I’m one of these people who are skeptical about the value of RUOK day. It honestly feels like it’s a self serving day for people to feel good about themselves, and pat themselves on the back for being so kind as to reach out to someone they think might be struggling. Don’t get me wrong, I can appreciate setting aside one day a year to talk about suicide openly, and to ask the people around you how they’re doing. But really isn’t that a discussion we should be having regularly with our loved ones and friends, instead of a tokenistic offering once a year? And do we really talk about suicide openly, ever?

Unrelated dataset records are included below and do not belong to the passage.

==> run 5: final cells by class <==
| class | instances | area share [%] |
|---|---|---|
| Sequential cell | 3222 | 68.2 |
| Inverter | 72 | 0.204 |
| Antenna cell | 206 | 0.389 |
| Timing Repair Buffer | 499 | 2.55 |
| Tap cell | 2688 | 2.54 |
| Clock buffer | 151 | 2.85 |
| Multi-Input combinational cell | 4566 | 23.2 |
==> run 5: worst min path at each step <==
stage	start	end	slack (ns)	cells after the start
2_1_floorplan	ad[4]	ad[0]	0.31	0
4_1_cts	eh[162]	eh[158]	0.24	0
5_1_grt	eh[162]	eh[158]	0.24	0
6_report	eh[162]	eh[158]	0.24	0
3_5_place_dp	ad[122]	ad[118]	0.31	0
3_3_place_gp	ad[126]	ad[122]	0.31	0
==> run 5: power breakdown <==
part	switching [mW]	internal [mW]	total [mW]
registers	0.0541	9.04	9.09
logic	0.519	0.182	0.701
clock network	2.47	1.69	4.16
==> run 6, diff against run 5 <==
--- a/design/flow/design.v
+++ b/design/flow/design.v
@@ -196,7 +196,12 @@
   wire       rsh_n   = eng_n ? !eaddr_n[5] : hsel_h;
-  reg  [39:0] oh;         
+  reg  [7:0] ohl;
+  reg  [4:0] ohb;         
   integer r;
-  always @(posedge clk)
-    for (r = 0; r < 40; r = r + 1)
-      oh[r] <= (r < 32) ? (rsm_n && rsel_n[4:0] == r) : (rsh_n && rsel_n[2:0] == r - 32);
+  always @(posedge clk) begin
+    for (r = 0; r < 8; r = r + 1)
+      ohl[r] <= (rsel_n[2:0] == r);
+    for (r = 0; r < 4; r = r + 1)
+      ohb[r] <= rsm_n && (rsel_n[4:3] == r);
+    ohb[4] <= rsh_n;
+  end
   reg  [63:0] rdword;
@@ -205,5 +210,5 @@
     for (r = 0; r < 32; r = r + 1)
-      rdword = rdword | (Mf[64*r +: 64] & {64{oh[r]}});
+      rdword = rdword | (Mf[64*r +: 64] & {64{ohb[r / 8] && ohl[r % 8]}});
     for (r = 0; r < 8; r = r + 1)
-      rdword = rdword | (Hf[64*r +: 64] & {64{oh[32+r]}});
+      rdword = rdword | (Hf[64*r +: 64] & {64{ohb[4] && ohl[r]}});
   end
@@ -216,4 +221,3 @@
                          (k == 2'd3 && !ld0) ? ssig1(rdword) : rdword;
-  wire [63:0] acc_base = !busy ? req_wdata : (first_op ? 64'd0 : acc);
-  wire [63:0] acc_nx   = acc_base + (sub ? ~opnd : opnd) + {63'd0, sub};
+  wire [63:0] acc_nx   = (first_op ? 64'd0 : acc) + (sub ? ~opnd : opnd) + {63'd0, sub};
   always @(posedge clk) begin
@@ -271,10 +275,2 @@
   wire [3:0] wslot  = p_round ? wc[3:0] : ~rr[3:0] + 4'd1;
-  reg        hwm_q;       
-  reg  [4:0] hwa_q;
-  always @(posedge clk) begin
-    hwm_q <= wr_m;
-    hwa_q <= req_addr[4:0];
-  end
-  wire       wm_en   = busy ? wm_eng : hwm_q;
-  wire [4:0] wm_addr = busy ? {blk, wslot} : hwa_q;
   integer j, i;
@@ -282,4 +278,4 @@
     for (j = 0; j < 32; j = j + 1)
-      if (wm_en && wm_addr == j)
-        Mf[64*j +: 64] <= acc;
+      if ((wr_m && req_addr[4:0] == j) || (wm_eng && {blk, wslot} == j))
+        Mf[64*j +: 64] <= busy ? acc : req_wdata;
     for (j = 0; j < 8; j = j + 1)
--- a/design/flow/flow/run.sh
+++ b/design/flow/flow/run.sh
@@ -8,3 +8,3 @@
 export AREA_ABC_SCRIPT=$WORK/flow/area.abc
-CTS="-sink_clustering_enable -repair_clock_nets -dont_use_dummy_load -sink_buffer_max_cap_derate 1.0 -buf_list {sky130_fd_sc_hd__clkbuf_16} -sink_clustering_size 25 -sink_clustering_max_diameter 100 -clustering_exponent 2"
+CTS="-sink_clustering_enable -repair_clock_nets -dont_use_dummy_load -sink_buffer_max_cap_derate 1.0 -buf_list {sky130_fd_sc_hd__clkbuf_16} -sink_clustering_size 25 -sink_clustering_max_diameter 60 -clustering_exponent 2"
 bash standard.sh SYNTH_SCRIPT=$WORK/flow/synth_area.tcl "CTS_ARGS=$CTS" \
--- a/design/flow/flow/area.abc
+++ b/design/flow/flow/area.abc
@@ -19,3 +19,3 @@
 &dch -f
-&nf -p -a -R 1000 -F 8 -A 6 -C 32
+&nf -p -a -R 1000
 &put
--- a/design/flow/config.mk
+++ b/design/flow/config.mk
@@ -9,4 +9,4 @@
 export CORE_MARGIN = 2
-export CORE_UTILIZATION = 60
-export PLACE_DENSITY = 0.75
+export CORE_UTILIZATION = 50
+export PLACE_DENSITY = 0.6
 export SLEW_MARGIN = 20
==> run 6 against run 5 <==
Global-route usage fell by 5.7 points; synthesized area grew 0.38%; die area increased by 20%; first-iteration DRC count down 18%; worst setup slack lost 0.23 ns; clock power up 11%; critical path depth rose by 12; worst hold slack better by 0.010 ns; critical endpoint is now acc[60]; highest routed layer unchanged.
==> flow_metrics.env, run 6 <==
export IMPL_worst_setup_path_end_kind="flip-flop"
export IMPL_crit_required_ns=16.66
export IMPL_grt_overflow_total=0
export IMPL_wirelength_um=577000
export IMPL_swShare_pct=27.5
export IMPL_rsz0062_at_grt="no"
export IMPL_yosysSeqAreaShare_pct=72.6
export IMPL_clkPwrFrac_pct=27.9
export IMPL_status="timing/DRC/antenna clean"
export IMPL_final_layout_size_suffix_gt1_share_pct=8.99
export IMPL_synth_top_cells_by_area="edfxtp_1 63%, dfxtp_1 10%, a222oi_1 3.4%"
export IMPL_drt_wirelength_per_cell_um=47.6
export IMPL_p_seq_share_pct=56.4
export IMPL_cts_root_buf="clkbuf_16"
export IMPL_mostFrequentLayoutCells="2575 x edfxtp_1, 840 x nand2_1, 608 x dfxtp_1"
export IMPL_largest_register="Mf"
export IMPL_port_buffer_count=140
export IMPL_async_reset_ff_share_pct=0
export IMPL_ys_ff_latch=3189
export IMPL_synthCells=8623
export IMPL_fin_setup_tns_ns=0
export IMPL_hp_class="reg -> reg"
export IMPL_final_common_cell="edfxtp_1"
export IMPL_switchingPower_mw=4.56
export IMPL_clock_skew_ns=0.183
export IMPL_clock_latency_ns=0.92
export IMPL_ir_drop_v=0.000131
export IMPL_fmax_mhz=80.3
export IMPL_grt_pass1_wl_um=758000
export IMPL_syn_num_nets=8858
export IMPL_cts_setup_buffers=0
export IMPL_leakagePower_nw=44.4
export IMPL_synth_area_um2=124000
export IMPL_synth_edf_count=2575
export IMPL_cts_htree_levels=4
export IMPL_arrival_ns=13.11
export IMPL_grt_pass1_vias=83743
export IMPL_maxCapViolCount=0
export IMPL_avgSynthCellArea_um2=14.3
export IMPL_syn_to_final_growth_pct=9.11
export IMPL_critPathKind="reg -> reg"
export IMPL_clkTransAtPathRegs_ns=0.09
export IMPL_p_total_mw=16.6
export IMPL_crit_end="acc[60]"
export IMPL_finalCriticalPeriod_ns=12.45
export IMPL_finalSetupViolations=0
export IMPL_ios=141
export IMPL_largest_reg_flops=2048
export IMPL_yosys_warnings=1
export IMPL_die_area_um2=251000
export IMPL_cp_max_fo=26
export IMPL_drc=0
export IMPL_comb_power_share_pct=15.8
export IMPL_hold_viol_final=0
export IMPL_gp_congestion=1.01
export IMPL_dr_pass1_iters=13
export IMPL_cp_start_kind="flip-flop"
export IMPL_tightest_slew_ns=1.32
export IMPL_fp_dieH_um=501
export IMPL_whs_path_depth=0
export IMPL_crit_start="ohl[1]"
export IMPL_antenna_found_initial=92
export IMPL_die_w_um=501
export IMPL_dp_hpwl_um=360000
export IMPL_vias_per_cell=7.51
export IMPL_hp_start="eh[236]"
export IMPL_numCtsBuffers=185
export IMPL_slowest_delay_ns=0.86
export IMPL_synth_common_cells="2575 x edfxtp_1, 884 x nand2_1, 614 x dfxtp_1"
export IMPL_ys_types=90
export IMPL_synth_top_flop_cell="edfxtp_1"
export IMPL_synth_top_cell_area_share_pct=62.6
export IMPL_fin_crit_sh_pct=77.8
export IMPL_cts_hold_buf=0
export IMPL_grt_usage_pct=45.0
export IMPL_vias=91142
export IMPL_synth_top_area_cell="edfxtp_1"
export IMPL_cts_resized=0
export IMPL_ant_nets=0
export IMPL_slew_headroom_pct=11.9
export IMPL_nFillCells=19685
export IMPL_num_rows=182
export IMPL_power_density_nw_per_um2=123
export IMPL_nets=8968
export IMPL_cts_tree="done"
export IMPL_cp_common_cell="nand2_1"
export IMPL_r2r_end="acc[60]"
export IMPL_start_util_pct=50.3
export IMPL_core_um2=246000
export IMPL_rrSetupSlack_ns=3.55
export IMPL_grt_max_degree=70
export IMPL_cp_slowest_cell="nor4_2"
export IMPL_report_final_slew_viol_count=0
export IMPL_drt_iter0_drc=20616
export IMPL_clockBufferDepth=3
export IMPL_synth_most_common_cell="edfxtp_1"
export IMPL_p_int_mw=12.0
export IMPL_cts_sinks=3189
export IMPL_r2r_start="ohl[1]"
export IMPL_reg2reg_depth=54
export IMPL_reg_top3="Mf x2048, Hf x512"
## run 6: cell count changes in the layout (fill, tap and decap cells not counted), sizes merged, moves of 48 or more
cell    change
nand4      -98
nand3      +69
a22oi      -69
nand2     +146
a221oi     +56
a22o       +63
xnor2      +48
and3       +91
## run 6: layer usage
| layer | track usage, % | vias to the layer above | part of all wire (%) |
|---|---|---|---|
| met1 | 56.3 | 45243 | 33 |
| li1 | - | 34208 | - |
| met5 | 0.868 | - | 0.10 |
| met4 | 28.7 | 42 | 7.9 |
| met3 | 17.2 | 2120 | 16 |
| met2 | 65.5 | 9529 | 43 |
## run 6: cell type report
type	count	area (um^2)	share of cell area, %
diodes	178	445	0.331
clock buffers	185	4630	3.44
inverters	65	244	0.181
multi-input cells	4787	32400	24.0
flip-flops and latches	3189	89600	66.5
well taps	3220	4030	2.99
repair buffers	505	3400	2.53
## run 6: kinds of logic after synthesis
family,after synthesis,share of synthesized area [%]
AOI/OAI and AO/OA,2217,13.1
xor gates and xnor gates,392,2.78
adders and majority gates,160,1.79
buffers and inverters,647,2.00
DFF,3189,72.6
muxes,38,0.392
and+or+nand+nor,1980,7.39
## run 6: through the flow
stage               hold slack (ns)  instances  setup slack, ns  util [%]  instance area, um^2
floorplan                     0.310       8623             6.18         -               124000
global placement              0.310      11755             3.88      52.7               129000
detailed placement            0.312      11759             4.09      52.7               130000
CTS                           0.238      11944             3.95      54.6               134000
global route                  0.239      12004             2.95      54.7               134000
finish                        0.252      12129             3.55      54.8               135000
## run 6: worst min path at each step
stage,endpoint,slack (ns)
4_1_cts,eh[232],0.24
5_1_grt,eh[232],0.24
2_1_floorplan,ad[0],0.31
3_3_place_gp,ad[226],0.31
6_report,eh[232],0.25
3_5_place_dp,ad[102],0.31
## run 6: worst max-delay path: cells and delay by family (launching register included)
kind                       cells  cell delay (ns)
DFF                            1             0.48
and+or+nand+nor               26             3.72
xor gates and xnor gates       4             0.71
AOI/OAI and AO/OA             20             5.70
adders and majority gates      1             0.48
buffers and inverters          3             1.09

Right now, the day seems merely an excuse to change one’s facebook status to something vaguely sympathetic about being here for people who need to talk, which is all fine and well, but how many of those posters actually follow up and check on those unwell individuals after the day is through. You’re most likely to get one or two platitudes in your inbox that tell us you’re there for us. But that offer seems to expire at midnight, as the day of awareness ends. People seem to be quite adept at asking if you’re okay, but when it comes to helping to find them professional help, or following up on that person the whole concept seems to fail. Most neurotypical people don’t know how the mental health system works, and so they’re not particularly good at guiding one to help. Most don’t know about a GP being able to arrange a mental health care plan, or how to go about finding professional help. Then there’s the follow up. The most often response I’ve had is “Do you think you should talk to someone?” You see the thing is, I’ve been ‘speaking’ to someone for 18 years and I’m still sick. I’ve been taking medication for nearly two decades and the doctors are still trying to get it right. I might never be okay again. I might always have psychotic symptoms. There’s a good chance that thoughts of suicide will always be in the back of my mind, regardless of the medications I take or the therapy I engage in. Nobody teaches people what to say then, do they? “I’m here for you” is the general fumbled response. But really, most are only there for you one day a year. The other 364 days, you’re on your own.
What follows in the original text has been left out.